Pria itu tertegun. Kata-kata santun dan polos
tukang becak itu membuatnya terpana, tak disangkanya ternyata selama ini hal
itu benar-benar terjadi.
“Nah makanya itu pak, harusnya bapak tadi ikut
milih presiden, milih pasangan X biar bisa merubah keadaan.”
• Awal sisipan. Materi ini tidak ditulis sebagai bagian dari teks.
==> config.mk <==
export PLATFORM = sky130hd
export DESIGN_NAME = axil_master
export DESIGN_NICKNAME = d
export VERILOG_FILES = /design/src/rtl/axil_pkg.sv /design/src/rtl/axil_watchdog.sv /design/src/rtl/axil_master.sv
export SDC_FILE = /design/constraint.sdc
export NUM_CORES = 1
export LEC_CHECK = 0
export ABC_AREA = 1
export CAP_MARGIN = 15
export CELL_PAD_IN_SITES_DETAIL_PLACEMENT = 1
export CELL_PAD_IN_SITES_GLOBAL_PLACEMENT = 2
export CORE_UTILIZATION = 21
export CTS_CLUSTER_DIAMETER = 100
export DETAILED_ROUTE_END_ITERATION = 12
export PLACE_DENSITY = 0.87
export SYNTH_ARGS = -nofsm -noshare
export SYNTH_HDL_FRONTEND = slang
export SYNTH_SLANG_ARGS = --single-unit
==> constraint.sdc <==
create_clock -name m_axi_aclk -period 2.32 [get_ports m_axi_aclk]
set_input_delay 0.348 -clock m_axi_aclk [delete_from_list [all_inputs] [get_ports m_axi_aclk]]
set_output_delay 0.348 -clock m_axi_aclk [all_outputs]
set_load 0.01 [all_outputs]
==> src/rtl/axil_pkg.sv <==
// Shared constants for the AXI4-Lite master slice: bus widths, response codes
// and the FSM state encodings used by axil_master.
package axil_pkg;

  localparam int AXIL_ADDR_W = 24;
  localparam int AXIL_DATA_W = 32;

  localparam logic [1:0] OKAY   = 2'b00;
  localparam logic [1:0] EXOKAY = 2'b01;
  localparam logic [1:0] SLVERR = 2'b10;
  localparam logic [1:0] DECERR = 2'b11;

  typedef logic [2:0] axil_state_t;

  localparam axil_state_t ST_IDLE  = 3'd0;
  localparam axil_state_t ST_WRITE = 3'd1;
  localparam axil_state_t ST_WRESP = 3'd2;
  localparam axil_state_t ST_READ  = 3'd3;
  localparam axil_state_t ST_RDATA = 3'd4;
  localparam axil_state_t ST_RESP  = 3'd5;

endpackage

==> src/rtl/axil_watchdog.sv <==
// Saturating cycle counter that flags a bus handshake taking TIMEOUT cycles.
// A TIMEOUT of 0 disables the watchdog entirely.
module axil_watchdog #(
  parameter int TIMEOUT = 255
) (
  input  logic clk,
  input  logic reset,
  input  logic clear,
  input  logic enable,
  output logic expired
);

  localparam int CW = (TIMEOUT > 0) ? $clog2(TIMEOUT + 1) : 1;
  localparam logic [CW-1:0] LIMIT = CW'(TIMEOUT);
  localparam logic [CW-1:0] LAST  = CW'(TIMEOUT - 1);

  logic [CW-1:0] count;

  always_ff @(posedge clk) begin
    if (reset || clear) begin
      count <= '0;
    end else if (enable && (count != LIMIT)) begin
      count <= count + CW'(1);
    end
  end

  // Fires in the cycle whose closing edge would bring the count up to TIMEOUT.
  assign expired = (TIMEOUT != 0) && enable && (count >= LAST);

endmodule

==> src/rtl/axil_master.sv <==
// AXI4-Lite initiator: turns one local command at a time into a single AXI
// write or read and returns status/data on a local response handshake.
module axil_master
  import axil_pkg::*;
#(
  parameter int ADDR_W  = AXIL_ADDR_W,
  parameter int DATA_W  = AXIL_DATA_W,
  parameter int TIMEOUT = 255
) (
  input  logic                  m_axi_aclk,
  input  logic                  m_axi_areset,

  input  logic                  cmd_valid,
  output logic                  cmd_ready,
  input  logic                  cmd_write,
  input  logic [ADDR_W-1:0]     cmd_addr,
  input  logic [DATA_W-1:0]     cmd_wdata,
  input  logic [DATA_W/8-1:0]   cmd_wstrb,
  input  logic [1:0]            cmd_prot,

  output logic                  rsp_valid,
  input  logic                  rsp_ready,
  output logic                  rsp_write,
  output logic [DATA_W-1:0]     rsp_rdata,
  output logic [1:0]            rsp_resp,
  output logic                  rsp_timeout,

  output logic                  m_axi_awvalid,
  input  logic                  m_axi_awready,
  output logic [ADDR_W-1:0]     m_axi_awaddr,
  output logic [1:0]            m_axi_awprot,
  output logic                  m_axi_wvalid,
  input  logic                  m_axi_wready,
  output logic [DATA_W-1:0]     m_axi_wdata,
  output logic [DATA_W/8-1:0]   m_axi_wstrobe,
  input  logic                  m_axi_bvalid,
  output logic                  m_axi_bready,
  input  logic [1:0]            m_axi_bresp,
  output logic                  m_axi_arvalid,
  input  logic                  m_axi_arready,
  output logic [ADDR_W-1:0]     m_axi_araddr,
  output logic [1:0]            m_axi_arprot,
  input  logic                  m_axi_rvalid,
  output logic                  m_axi_rready,
  input  logic [DATA_W-1:0]     m_axi_rdata,
  input  logic [1:0]            m_axi_rresp
);

  axil_state_t         state, state_next;
  logic [ADDR_W-1:0]   addr_q;
  logic [1:0]          prot_q;
  logic [DATA_W-1:0]   wdata_q;
  logic [DATA_W/8-1:0] wstrb_q;

  logic cmd_hs, rsp_hs, aw_hs, w_hs, b_hs, ar_hs, r_hs;
  logic aw_done, w_done;
  logic wd_enable, wd_clear, wd_expired;
  logic timeout_now;

  assign cmd_hs = cmd_valid & cmd_ready;
  assign rsp_hs = rsp_valid & rsp_ready;
  assign aw_hs  = m_axi_awvalid & m_axi_awready;
  assign w_hs   = m_axi_wvalid & m_axi_wready;
  assign b_hs   = m_axi_bvalid & m_axi_bready;
  assign ar_hs  = m_axi_arvalid & m_axi_arready;
  assign r_hs   = m_axi_rvalid & m_axi_rready;

  // A channel counts as done once its valid has dropped or it handshakes now.
  assign aw_done = ~m_axi_awvalid | aw_hs;
  assign w_done  = ~m_axi_wvalid | w_hs;

  assign m_axi_awaddr  = addr_q;
  assign m_axi_araddr  = addr_q;
  assign m_axi_awprot  = prot_q;
  assign m_axi_arprot  = prot_q;
  assign m_axi_wdata   = wdata_q;
  assign m_axi_wstrobe = wstrb_q;

  // Handshakes are tested before the watchdog so a last-cycle handshake wins.
  always_comb begin
    state_next  = state;
    timeout_now = 1'b0;
    case (state)
      ST_IDLE: begin
        if (cmd_hs) state_next = cmd_write ? ST_WRITE : ST_READ;
      end
      ST_WRITE: begin
        if (aw_done && w_done) begin
          state_next = ST_WRESP;
        end else if (wd_expired) begin
          state_next  = ST_RESP;
          timeout_now = 1'b1;
        end
      end
      ST_WRESP: begin
        if (b_hs) begin
          state_next = ST_RESP;
        end else if (wd_expired) begin
          state_next  = ST_RESP;
          timeout_now = 1'b1;
        end
      end
      ST_READ: begin
        if (ar_hs) begin
          state_next = ST_RDATA;
        end else if (wd_expired) begin
          state_next  = ST_RESP;
          timeout_now = 1'b1;
        end
      end
      ST_RDATA: begin
        if (r_hs) begin
          state_next = ST_RESP;
        end else if (wd_expired) begin
          state_next  = ST_RESP;
          timeout_now = 1'b1;
        end
      end
      ST_RESP: begin
        if (rsp_hs) state_next = ST_IDLE;
      end
      default: state_next = ST_IDLE;
    endcase
  end

  assign wd_enable = (state == ST_WRITE) || (state == ST_WRESP) ||
                     (state == ST_READ)  || (state == ST_RDATA);
  assign wd_clear  = (state_next != state);

  axil_watchdog #(
    .TIMEOUT (TIMEOUT)
  ) u_watchdog (
    .clk     (m_axi_aclk),
    .reset   (m_axi_areset),
    .clear   (wd_clear),
    .enable  (wd_enable),
    .expired (wd_expired)
  );

  always_ff @(posedge m_axi_aclk) begin
    if (m_axi_areset) begin
      state         <= ST_IDLE;
      cmd_ready     <= 1'b0;
      addr_q        <= '0;
      prot_q        <= '0;
      wdata_q       <= '0;
      wstrb_q       <= '0;
      m_axi_awvalid <= 1'b0;
      m_axi_wvalid  <= 1'b0;
      m_axi_bready  <= 1'b0;
      m_axi_arvalid <= 1'b0;
      m_axi_rready  <= 1'b0;
      rsp_valid     <= 1'b0;
      rsp_write     <= 1'b0;
      rsp_rdata     <= '0;
      rsp_resp      <= OKAY;
      rsp_timeout   <= 1'b0;
    end else begin
      state <= state_next;
      case (state)
        ST_IDLE: begin
          cmd_ready <= ~cmd_hs;
          if (cmd_hs) begin
            addr_q        <= cmd_addr;
            prot_q        <= cmd_prot;
            wdata_q       <= cmd_wdata;
            wstrb_q       <= cmd_wstrb;
            rsp_write     <= cmd_write;
            m_axi_awvalid <= cmd_write;
            m_axi_wvalid  <= cmd_write;
            m_axi_arvalid <= ~cmd_write;
          end
        end
        ST_WRITE: begin
          if (aw_hs) m_axi_awvalid <= 1'b0;
          if (w_hs) m_axi_wvalid <= 1'b0;
          if (aw_done && w_done) m_axi_bready <= 1'b1;
        end
        ST_WRESP: begin
          if (b_hs) begin
            m_axi_bready <= 1'b0;
            rsp_valid    <= 1'b1;
            rsp_resp     <= m_axi_bresp;
            rsp_rdata    <= '0;
            rsp_timeout  <= 1'b0;
          end
        end
        ST_READ: begin
          if (ar_hs) begin
            m_axi_arvalid <= 1'b0;
            m_axi_rready  <= 1'b1;
          end
        end
        ST_RDATA: begin
          if (r_hs) begin
            m_axi_rready <= 1'b0;
            rsp_valid    <= 1'b1;
            rsp_resp     <= m_axi_rresp;
            rsp_rdata    <= m_axi_rdata;
            rsp_timeout  <= 1'b0;
          end
        end
        ST_RESP: begin
          if (rsp_hs) begin
            rsp_valid <= 1'b0;
            cmd_ready <= 1'b1;
          end
        end
        default: cmd_ready <= 1'b0;
      endcase

      // A hung handshake is abandoned: every AXI valid/ready is pulled down.
      if (timeout_now) begin
        m_axi_awvalid <= 1'b0;
        m_axi_wvalid  <= 1'b0;
        m_axi_bready  <= 1'b0;
        m_axi_arvalid <= 1'b0;
        m_axi_rready  <= 1'b0;
        rsp_valid     <= 1'b1;
        rsp_resp      <= SLVERR;
        rsp_rdata     <= '0;
        rsp_timeout   <= 1'b1;
      end
    end
  end

endmodule

Word-level counts from Yosys, hierarchy flattened:

Cells that the tools add are included.

* flip-flop bits (word level): 116
* bits of input ports: 108
* output and inout port bits: 131

* bitwise logic cells: 14
* equality and inequality tests: 18
* mux-type cells: 45
* add/subtract/negate cells: 1
* order comparisons: 1
* reductions and logical operators: 27

Operators with widths (number)
* $mux W32: 2
* $pmux W32 S2: 1
* $mux W3: 7
* $reduce_and A3 Y1: 7
* $mux W1: 20
* $pmux W3 S6: 1
* $ne A2 B2 Y1 const B: 8
* $pmux W1 S2: 6
* $reduce_bool A2 Y1: 5
* $ne A3 B3 Y1 const B: 3
* $add A8 B1 Y8 const B: 1
* $ge A8 B8 Y1 const B: 1
* $mux W2: 4
* $ne A8 B8 Y1 const B: 1
* $and A1 B1 Y1: 7
* $eq A3 B2 Y1 const B: 2
* $eq A3 B3 Y1 const B: 2
* $pmux W1 S3: 2
* $not A1 Y1: 5
* $logic_or A1 B1 Y1: 4
* $pmux W1 S4: 1
* $pmux W2 S2: 1
* $reduce_and A2 Y1: 2
* $reduce_and A4 Y1: 1
* 9 further kinds: 12

Depth between registers and ports, before layout:

* depth in word-level cells: 10
* gate-level depth with buffers: 15
* depth with buffers taken out: 15

Modules after synthesis:

A second synthesis with hierarchy kept.

* cell total of the unflattened synthesis: 652
* area total of the unflattened synthesis: 4958.5 µm²

By module, submodules not included
* axil_master: cells each 581, times used 1, area an instance 4495.6 µm², seq. area each 2162.1 µm²
* axil_watchdog: cells each 71, times used 1, area an instance 462.9 µm², seq. area each 160.2 µm²

Least setup slack after synthesis:

OpenSTA, ideal clock, no wires.

* path kind: register to register
* start: register u_watchdog.count[0]
* end: register m_axi_wvalid
* stages on the path, launching flop included: 14
* path buffers: 2
* data arrival time: 1.494 ns
* library setup time: 0.120 ns
* slack: 0.706 ns
* cells stage by stage: dfxtp_1 > inv_1 > ha_1 > inv_1 > nand2_1 > nand2_1 > nor2_1 > nand2_2 > a31oi_2 > nor2_4 > nand2_1 > buf_6 > buf_6 > a21oi_2

* cells in the longest elaborated chain, start to end: 6
* elaborated cells on any way between the ends: 9
* classes of those cells: order compare (1); mux (6); reduce/logical (2)

Ends and longest elaborated chain
* start, declared: RTL line axil_watchdog.sv:17 `logic [CW-1:0] count;`
* start signal, assigned: RTL line axil_watchdog.sv:23 `count <= count + CW'(1);`
* $ge A8 B8 Y1 (*): RTL line axil_watchdog.sv:28 `assign expired = (TIMEOUT != 0) && enable && (count >= LAST);`
* $logic_and A1 B1 Y1 (*): RTL line axil_watchdog.sv:28
* $mux W1 (*)
* $mux W1 (on tied branches)
* $pmux W1 S4 (*): RTL line axil_master.sv:83 `case (state)`
* $reduce_or A2 Y1 (no source line) (*)
* end signal, assigned: RTL line axil_master.sv:170 `m_axi_wvalid <= cmd_write;`
* end, declared: RTL line axil_master.sv:32 `output logic m_axi_wvalid,`

Every way passes the cells marked *; elsewhere a longest branch is shown, timed or not.
A chain may end at the register's enable or synchronous reset.

Worst setup path after layout:

* start: register state[2]
* end: register rsp_rdata[22]

* cells in the longest elaborated chain, start to end: 9
* elaborated cells on any way between the ends: 20
* classes of those cells: eq/ne (6); mux (7); reduce/logical (7)

Ends and longest elaborated chain
* start, declared: RTL line axil_master.sv:49 `axil_state_t state, state_next;`
* start signal, assigned: RTL line axil_master.sv:159 `state <= state_next;`
* $eq A3 B1 Y1 or $eq A3 B2 Y1 (tied branches): RTL line axil_master.sv:83, axil_master.sv:126, axil_master.sv:160
* $logic_or A1 B1 Y1 (2 in a row): RTL line axil_master.sv:126 `assign wd_enable = (state == ST_WRITE) || (state == ST_WRESP) ||`
* $logic_or A1 B1 Y1: RTL line axil_master.sv:127 `(state == ST_READ) || (state == ST_RDATA);`
* $logic_and A1 B1 Y1: RTL line axil_watchdog.sv:28
* $mux W1
* $mux W1 (on tied branches)
* $pmux W1 S4: RTL line axil_master.sv:83
* $reduce_or A2 Y1 (no source line)
* end signal, assigned: RTL line axil_master.sv:199 `rsp_rdata <= m_axi_rdata;`
* end, declared: RTL line axil_master.sv:24 `output logic [DATA_W-1:0] rsp_rdata,`

Parallel ways exist; a longest one is shown, timed or not.

==> metrics.md <==
| Metric | Value |
|---|---|
| Site row count | 55 |
| Sequential fraction of the synthesis area | between 40% and 50% |
| Largest net degree at the start of global routing | 65 |
| GRT Residual Overflow | 0 |
| Hpwl dp | ~12 mm |
| Area contributors post-synth | dfxtp_1, nor2_1, o21ai_0, nand2_1, nand3_1 |
| Syn-to-layout area delta | 64.5% |
| Mean Syn Cell Area | approximately 7.6 um^2 |
| Die height | between 150 and 200 um |
| R2R depth | 8 |
| Antenna viol nets, final | 0 |
| H-tree Lvls | 4 |
| Clk_lat worst skew | between 400 and 500 ps |
| Post-Synthesis Net Count | approximately 750 |
| Crit share post-route | between 80% and 90% |
| Worst hold endpoint | rsp_rdata[23]$_SDFFE_PP0P_ |
| Area share of the largest cell type after synthesis | approximately 47% |
| Simple-Gate Fraction of Synth Area | 26.6% |
| Largest family of logic cells by synthesized area | simple AND/OR/NAND/NOR gates |
| Die area | 0.0239 mm^2 |
| FMAX | 499 MHz |
| First-pass DRT Iterations | 4 |
| Post-CTS Setup Inserts | 0 |
| Total Wirelength | 17.1 mm |
| Worst r2r src | state[2]$_SDFF_PP0_ |
| Synth area leader | dfxtp_1 |
| Die X | approximately 150 um |
| Vias in the first global route | approximately 5200 |
| Adder-cell share of the synthesized area | 0.512% |
| Yosys warning count | 0 |
| Via density | between 4 and 5 |
| CP max FO | 35 |
| Initial antenna violation count | 0 |
| Leak pwr | 0.00308 uW |
| Post-cts resize count | 0 |
| Status | complete, no violations |
| Worst hold path type | register to register |
| CTS Hold Bufs | 0 |
| Initial drt markers | between 150 and 200 |
| Area occupied by registers | between 0.002 and 0.0025 mm^2 |
| Worst slack, placed | around 180 ps |
| Net count, final | 963 |
| CP Data Arrival Time | between 2000 and 2500 ps |
| Gate Count Post-Synth | 644 |
| Maximum vdd drop | 0.405 mV |
| Drt drc | 0 |
| Port buffer count | 238 |
| Routability Congestion | between 0.7 and 0.8 |
| R2r setup slk | 310 ps |
| Multi-input logic area | roughly 0.0021 mm^2 |
| Hold path startpoint | rsp_rdata[23]$_SDFFE_PP0P_ |
| Distinct cell type count after synthesis | 33 |
| Setup_tns | 0 ps |
| Ports | ~240 |
| # setup viols final | 0 |
| GRT Total Usage | about 14% |
| Mux cell area share after synthesis | 0% |
| Worst endpoint required time | 2610 ps |
| Tmin final | about 2000 ps |
| R2r endpoint | rsp_rdata[22]$_SDFFE_PP0P_ |
| Synth Area in Compound Gates | roughly 14% |
| Area share of xor/xnor cells in the synthesized design | less than 1% |
| Post-layout util | 35.4% |
| Clock buffer depth | 2 |
| Unrepaired setup endpoints after global routing | no |
| Cts bufs inserted | 17 |
| Initial Util | between 20% and 30% |
| Max_cap viols | 0 |
| Wire per inst | between 10 and 15 um |
| First-pass GRT wire length | between 20 and 30 mm |
| Worst slew margin | a little over two thirds |
| CTS Sinks | ~120 |
| Pwr dens | roughly 770 mW/mm^2 |
| Layout filler cell count | 2679 |
| Ratio of cells with drive above 1 in the final layout | 11.1% |
| Crit path capture type | register |
| Worst Setup Start Kind | register |
| Reg clk slew, reported paths | 60 ps |
| Core area | approximately 0.023 mm^2 |
| Hold Fails Final Rpt | 0 |
| CTS tree | yes |
| Vias | approximately 5000 |
| Final setup margin | ~310 ps |
| Mapped Area | between 0.004 and 0.005 mm^2 |
| Worst hold stages | 2 |
| Inserted Diodes | 0 |
| Seq cells post-synth | ~120 |
| Worst-margin pin slew | around 440 ps |
| Max Slew Vio Count | 0 |
| Clk_skew | 10.5 ps |
| Clk root buf | clkbuf_16 |
| CP Class | register to register |
[cell type report]
cell class	count	share of cell area [%]
Clock inverter	13	2.57
Sequential cell	116	28.9
Inverter	36	1.68
Clock buffer	19	5.38
Multi-Input combinational cell	430	25.8
Timing Repair Buffer	252	31.2
Tap cell	285	4.43
[power by group]
part           internal (uW)  total [uW]  switching, uW
sequential              2130        2220           87.4
combinational            570        1060            488
clock                   1910        2890            985
[state kept, by name, indices dropped and copies added, names as in the netlist, 2 cells and up]
name and cells:
m_axi_wdata 32, rsp_rdata 32, m_axi_araddr 24, u_watchdog.count 8, m_axi_wstrobe 4, state 3, m_axi_arprot 2, rsp_resp 2
[routing by layer]
metal,wire length (um),global-route usage [%]
met3,1490,6.44
met4,169,3.87
met1,7080,16.0
met5,0,0
met2,8330,24.7
[worst max-delay path by stage]
stage	cells past startpoint	end	slack (ps)	startpoint
after global placement	13	u_watchdog.count[6]$_SDFFE_PP0P_	250	m_axi_wready
final	8	rsp_rdata[22]$_SDFFE_PP0P_	310	state[2]$_SDFF_PP0_
after global routing	8	rsp_rdata[28]$_SDFFE_PP0P_	190	state[2]$_SDFF_PP0_
after CTS	8	rsp_rdata[22]$_SDFFE_PP0P_	300	state[2]$_SDFF_PP0_
after detailed placement	13	u_watchdog.count[6]$_SDFFE_PP0P_	180	m_axi_wready
after floorplan	13	m_axi_wvalid$_SDFFE_PP0P_	710	u_watchdog.count[0]$_SDFFE_PP0P_
[cell families after synthesis]
group / count (synthesis)
adders and majority gates: 2
and+or+nand+nor: 302
xor gates and xnor gates: 5
DFF: 116
AOI/OAI and AO/OA: 121
buffers and inverters: 98
[layout by cell type (no fill, tap or decap), types with 2 or more instances in the layout]
cell / n
buf_12: 2
clkinv_4: 2
nand4_1: 2
inv_2: 6
a21oi_1: 25
clkinvlp_4: 2
bufinv_16: 5
dfxtp_1: 116
a21oi_2: 20
nand2_4: 2
clkbuf_16: 17
xor2_1: 2
nand2_1: 82
nand3_1: 45
clkinv_1: 2
inv_1: 28
ha_1: 2
nor3_1: 2
nand3_2: 2
nor2_1: 144
nor2_2: 8
buf_4: 12
nor2_4: 4
clkinv_2: 3
clkdlybuf4s50_1: 238
nand2_2: 8
clkbuf_1: 2
o21ai_0: 71
xnor2_1: 3
[cell usage after synthesis]
master    number
or2_1          1
a31oi_1        1
nor2_4         3
o21ai_0       71
nand2_4        2
xnor2_1        3
buf_1          3
nand2_2        7
a21oi_2       20
dfxtp_1      116
xor2_1         2
clkbuf_1      22
a211o_1        1
inv_2          6
nand2_1       83
o211ai_1       1
clkinv_1       1
buf_2          7
inv_1         29
nor3_1         2
nor2_2         8
nand4_1        2
o21ai_1        1
nand3_2        2
buf_4         27
a21oi_1       25
a31oi_2        1
buf_6          3
ha_1           2
nand3_1       45
and2_1         1
nor2_1       145
nor3_4         1
[worst max-delay path, cell delays in order (launching register included)]
cell and delay [ps]:
dfxtp_1 560, nand2_2 210, inv_2 230, nand2_1 150
nor2_1 210, nor2_4 70, nand2_2 130, buf_12 250
a21oi_1 70
[stage by stage]
step | instance area, um^2 | instances | hold slack [ps] | total power (uW)
CTS | 8040 | 1151 | 463 | 6290
global route | 8040 | 1151 | 486 | 6470
global placement | 7400 | 1119 | 448 | 3320
detailed placement | 7400 | 1119 | 453 | 3330
floorplan | 4890 | 644 | 417 | 2720
finish | 8040 | 1151 | 459 | 6170
(Power assumes the default switching activity.)
==> patch, RTL diff (config.mk and constraints unchanged) <==
`TIMEOUT` is set to 255 in 2 places; all go to 510.
--- a/src/rtl/axil_watchdog.sv
+++ b/src/rtl/axil_watchdog.sv
@@ -3,3 +3,3 @@
 module axil_watchdog #(
-  parameter int TIMEOUT = 255
+  parameter int TIMEOUT = 510
 ) (
--- a/src/rtl/axil_master.sv
+++ b/src/rtl/axil_master.sv
@@ -7,3 +7,3 @@
   parameter int DATA_W  = AXIL_DATA_W,
-  parameter int TIMEOUT = 255
+  parameter int TIMEOUT = 510
 ) (
Behaviour: same outputs for any inputs over 4 cycles, from zero or initial values and one cycle with m_axi_areset high; that may be too few to reach the edited logic, so the function may still have changed.
==> patch against the unedited design <==
First-iteration DRC count increased by 30%. Area after synthesis increased by 1.5%. Core utilization increased by 0.20 points. Count of clock-buffer cells in the layout unchanged. Via count increased by 1.0%. Cell area increased by 1.5%. Sequential cell count increased by 1. Power decreased by 2.2%. Clock power about the same. Routed wire length increased by 0.28%. Setup slack improved by 0.098 ns. Critical path type unchanged. Highest routed layer unchanged.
Tukang becak itu terdiam sejenak, tangannya
mengusap keringat yang mengalir dari wajah dan lehernya menggunakan handuk biru
tua lusuh yang setia menggantung di leher gelapnya. Kakinya tetap mengayuh
becak sumber penghidupannya.
Tukang becak itu dahulu tidak seapatis
sekarang. Bahkan dia termasuk simpatisan fanatik sebuah parpol. Kehidupannya
dahulu pun tidak sesulit sekarang. Dahulu dia termasuk ornag yang berkecukupan
–kalau tidak bisa dibilang kaya. Namun, semua berubah ketika negara api
menyerang 5 tahun yang lalu. Yah, rumahnya ludes terbakar bersama istri yang
sangat dicintainya. Dia baru saja pulang dari rapat tim sukses pasangan
capres-cawapres parpolnya ketika dia mendapati rumahnya luluh lantak terbakar.
Dan dia menemukan jasad istrinya hangus di dalam puing rumah itu. Tetangga dan
mobil pemadam kebakaran pun sudah berusaha memadamkan api, namun tak berhasil.
Semua hartanya habis tak bersisa. Hanya apa yang menempel di tubuhnya dan kedua
anaknyalah harta yang masih dimilikinya. Anaknya memang tak berada di rumah
pada saat kejadian. Setelah kejadian itu, beberapa tetangga dengan baik hati
memberikan makanan, pakaian, dan tumpangan tempat tinggal sementara untuk
mereka bertiga.
Dua hari setelah kejadian itu, dia pergi ke
kantor parpol kebanggaannya. Di sana dia meminta bantuan untuk dapat tetap
hidup. Bukannya dibantu, dia malah diusir dengan alasan parpol tak bisa
membantu apa-apa. Dia menghubungi rekan-rekan setimnya untuk meminta bantuan.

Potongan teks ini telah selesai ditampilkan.